<file path="src/rtl/uart_pkg.sv">
// Shared UART receiver definitions: parity modes, receiver FSM states,
// oversampling ratio and the parity helper.
package uart_pkg;

  typedef enum logic [1:0] {
    PARITY_NONE,
    PARITY_ODD,
    PARITY_EVEN
  } parity_t;

  typedef enum logic [2:0] {
    IDLE,
    START,
    DATA,
    PAR,
    STOP
  } rx_state_t;

  localparam int OVERSAMPLE = 16;

  // Parity bit the transmitter should have sent for a character.
  // Bits above the character length must already be zero.
  function automatic logic expected_parity(input logic [7:0] data, input parity_t mode);
    return (mode == PARITY_ODD) ? ~^data : ^data;
  endfunction

endpackage

</file>
<file path="src/rtl/uart_fifo.sv">
// Receive FIFO with first-word-fall-through head. A write into a full FIFO
// is accepted only when a pop happens in the same cycle; pops of an empty
// FIFO are ignored.
module uart_fifo #(
  parameter int WIDTH = 8,
  parameter int DEPTH = 16
) (
  input  logic                       clk,
  input  logic                       rst,
  input  logic                       wr_en,
  input  logic [WIDTH-1:0]           wr_data,
  input  logic                       rd_en,
  output logic [WIDTH-1:0]           rd_data,
  output logic                       rd_valid,
  output logic                       full,
  output logic [$clog2(DEPTH):0]     count
);

  localparam int AW = $clog2(DEPTH);
  localparam int CW = AW + 1;

  logic [WIDTH-1:0] mem [DEPTH];
  logic [AW-1:0]    wr_ptr_reg;
  logic [AW-1:0]    rd_ptr_reg;
  logic [CW-1:0]    count_reg;
  logic [CW-1:0]    count_next;
  logic             wr_ok;
  logic             rd_ok;

  assign rd_valid = (count_reg != '0);
  assign full     = (count_reg == CW'(DEPTH));
  assign count    = count_reg;
  assign rd_ok    = rd_en & rd_valid;
  assign wr_ok    = wr_en & (~full | rd_en);
  assign rd_data  = rd_valid ? mem[rd_ptr_reg] : '0;

  // Storage array: written only when the write is accepted.
  always_ff @(posedge clk) begin
    if (wr_ok) begin
      mem[wr_ptr_reg] <= wr_data;
    end
  end

  // Occupancy update: a simultaneous push and pop leaves it unchanged.
  always_comb begin
    count_next = count_reg;
    case ({wr_ok, rd_ok})
      2'b10:   count_next = count_reg + 1'b1;
      2'b01:   count_next = count_reg - 1'b1;
      default: count_next = count_reg;
    endcase
  end

  // Pointers wrap naturally at the power-of-two depth.
  always_ff @(posedge clk or posedge rst) begin
    if (rst) begin
      wr_ptr_reg <= '0;
      rd_ptr_reg <= '0;
      count_reg  <= '0;
    end else begin
      if (wr_ok) wr_ptr_reg <= wr_ptr_reg + 1'b1;
      if (rd_ok) rd_ptr_reg <= rd_ptr_reg + 1'b1;
      count_reg <= count_next;
    end
  end

endmodule

</file>
<file path="src/rtl/uart_rx_fifo.sv">
// 16x-oversampled UART receiver feeding a receive FIFO, with sticky
// framing / parity / overrun flags and a level interrupt.
module uart_rx_fifo import uart_pkg::*; #(
  parameter int      DATA_BITS  = 8,
  parameter parity_t PARITY     = PARITY_NONE,
  parameter int      STOP_BITS  = 1,
  parameter int      FIFO_DEPTH = 16,
  parameter int      DIV_WIDTH  = 16
) (
  input  logic                          clk,
  input  logic                          rst,
  input  logic [DIV_WIDTH-1:0]          baud_div,
  input  logic                          rx_enable,
  input  logic                          rxd,
  input  logic                          rd_en,
  output logic [7:0]                    rd_data,
  output logic                          rd_valid,
  output logic [$clog2(FIFO_DEPTH):0]   fifo_count,
  input  logic                          err_clr,
  output logic                          frame_err,
  output logic                          parity_err,
  output logic                          overrun,
  output logic                          irq
);

  localparam logic [3:0] LAST_TICK = 4'(OVERSAMPLE - 1);
  localparam logic [3:0] HALF_TICK = 4'(OVERSAMPLE / 2 - 1);
  localparam logic [3:0] LAST_DATA = 4'(DATA_BITS - 1);
  localparam logic [3:0] LAST_STOP = 4'(STOP_BITS - 1);

  logic                 sync1_reg, sync2_reg, prev_reg;
  logic                 start_edge;
  logic [DIV_WIDTH-1:0] div_val_reg, div_cnt_reg;
  logic                 tick;
  rx_state_t            state_reg, state_next;
  logic [3:0]           tick_cnt_reg, tick_cnt_next;
  logic [3:0]           bit_cnt_reg, bit_cnt_next;
  logic [7:0]           shift_reg, shift_next;
  logic                 wr_reg, wr_next;
  logic                 par_err_set, frame_err_set, overrun_set;
  logic                 fifo_full;
  logic [DATA_BITS-1:0] fifo_rd_data;

  // Two-flop resynchroniser plus the previous value for edge detection;
  // all idle high so reset never looks like a falling edge.
  always_ff @(posedge clk or posedge rst) begin
    if (rst) begin
      sync1_reg <= 1'b1;
      sync2_reg <= 1'b1;
      prev_reg  <= 1'b1;
    end else begin
      sync1_reg <= rxd;
      sync2_reg <= sync1_reg;
      prev_reg  <= sync2_reg;
    end
  end

  assign start_edge = prev_reg & ~sync2_reg & rx_enable & (state_reg == IDLE);

  // Baud divider: latches the divisor at start detection and emits one
  // oversample tick every div+1 clocks while a frame is in progress.
  always_ff @(posedge clk or posedge rst) begin
    if (rst) begin
      div_val_reg <= '0;
      div_cnt_reg <= '0;
    end else if (start_edge) begin
      div_val_reg <= baud_div;
      div_cnt_reg <= '0;
    end else if (state_reg == IDLE || div_cnt_reg == div_val_reg) begin
      div_cnt_reg <= '0;
    end else begin
      div_cnt_reg <= div_cnt_reg + 1'b1;
    end
  end

  assign tick = (state_reg != IDLE) && (div_cnt_reg == div_val_reg);

  // Receiver FSM state and datapath registers.
  always_ff @(posedge clk or posedge rst) begin
    if (rst) begin
      state_reg    <= IDLE;
      tick_cnt_reg <= '0;
      bit_cnt_reg  <= '0;
      shift_reg    <= '0;
      wr_reg       <= 1'b0;
    end else begin
      state_reg    <= state_next;
      tick_cnt_reg <= tick_cnt_next;
      bit_cnt_reg  <= bit_cnt_next;
      shift_reg    <= shift_next;
      wr_reg       <= wr_next;
    end
  end

  // Next-state logic: start-bit qualification at mid-bit, then one sample
  // every 16 ticks for data, parity and stop bits.
  always_comb begin
    state_next    = state_reg;
    tick_cnt_next = tick_cnt_reg;
    bit_cnt_next  = bit_cnt_reg;
    shift_next    = shift_reg;
    wr_next       = 1'b0;
    par_err_set   = 1'b0;
    frame_err_set = 1'b0;
    if (state_reg != IDLE && !rx_enable) begin
      state_next = IDLE;
    end else begin
      case (state_reg)
        IDLE: begin
          if (start_edge) begin
            state_next    = START;
            tick_cnt_next = '0;
            bit_cnt_next  = '0;
            shift_next    = '0;
          end
        end
        START: begin
          if (tick) begin
            if (tick_cnt_reg == HALF_TICK) begin
              tick_cnt_next = '0;
              state_next    = sync2_reg ? IDLE : DATA;
            end else begin
              tick_cnt_next = tick_cnt_reg + 1'b1;
            end
          end
        end
        DATA: begin
          if (tick) begin
            if (tick_cnt_reg == LAST_TICK) begin
              tick_cnt_next = '0;
              shift_next[bit_cnt_reg[2:0]] = sync2_reg;
              if (bit_cnt_reg == LAST_DATA) begin
                bit_cnt_next = '0;
                state_next   = (PARITY == PARITY_NONE) ? STOP : PAR;
              end else begin
                bit_cnt_next = bit_cnt_reg + 1'b1;
              end
            end else begin
              tick_cnt_next = tick_cnt_reg + 1'b1;
            end
          end
        end
        PAR: begin
          if (tick) begin
            if (tick_cnt_reg == LAST_TICK) begin
              tick_cnt_next = '0;
              par_err_set   = (sync2_reg != expected_parity(shift_reg, PARITY));
              state_next    = STOP;
            end else begin
              tick_cnt_next = tick_cnt_reg + 1'b1;
            end
          end
        end
        STOP: begin
          if (tick) begin
            if (tick_cnt_reg == LAST_TICK) begin
              tick_cnt_next = '0;
              if (!sync2_reg) begin
                frame_err_set = 1'b1;
                state_next    = IDLE;
              end else if (bit_cnt_reg == LAST_STOP) begin
                wr_next    = 1'b1;
                state_next = IDLE;
              end else begin
                bit_cnt_next = bit_cnt_reg + 1'b1;
              end
            end else begin
              tick_cnt_next = tick_cnt_reg + 1'b1;
            end
          end
        end
        default: state_next = IDLE;
      endcase
    end
  end

  assign overrun_set = wr_reg & fifo_full & ~rd_en;

  // Sticky error flags; a clear wins over a same-cycle set.
  always_ff @(posedge clk or posedge rst) begin
    if (rst) begin
      frame_err  <= 1'b0;
      parity_err <= 1'b0;
      overrun    <= 1'b0;
    end else if (err_clr) begin
      frame_err  <= 1'b0;
      parity_err <= 1'b0;
      overrun    <= 1'b0;
    end else begin
      if (frame_err_set) frame_err  <= 1'b1;
      if (par_err_set)   parity_err <= 1'b1;
      if (overrun_set)   overrun    <= 1'b1;
    end
  end

  uart_fifo #(
    .WIDTH (DATA_BITS),
    .DEPTH (FIFO_DEPTH)
  ) u_fifo (
    .clk      (clk),
    .rst      (rst),
    .wr_en    (wr_reg),
    .wr_data  (shift_reg[DATA_BITS-1:0]),
    .rd_en    (rd_en),
    .rd_data  (fifo_rd_data),
    .rd_valid (rd_valid),
    .full     (fifo_full),
    .count    (fifo_count)
  );

  // Zero-extend the character to the 8-bit read port.
  for (genvar gi = 0; gi < 8; gi++) begin : g_rd_data
    if (gi < DATA_BITS) begin : g_bit
      assign rd_data[gi] = fifo_rd_data[gi];
    end else begin : g_pad
      assign rd_data[gi] = 1'b0;
    end
  end

  assign irq = rd_valid | frame_err | parity_err | overrun;

endmodule

</file>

++++

** Task details **
Show every line above in which the word "accepted" is found.

** The completed task **
// is accepted only when a pop happens in the same cycle; pops of an empty
  // Storage array: written only when the write is accepted.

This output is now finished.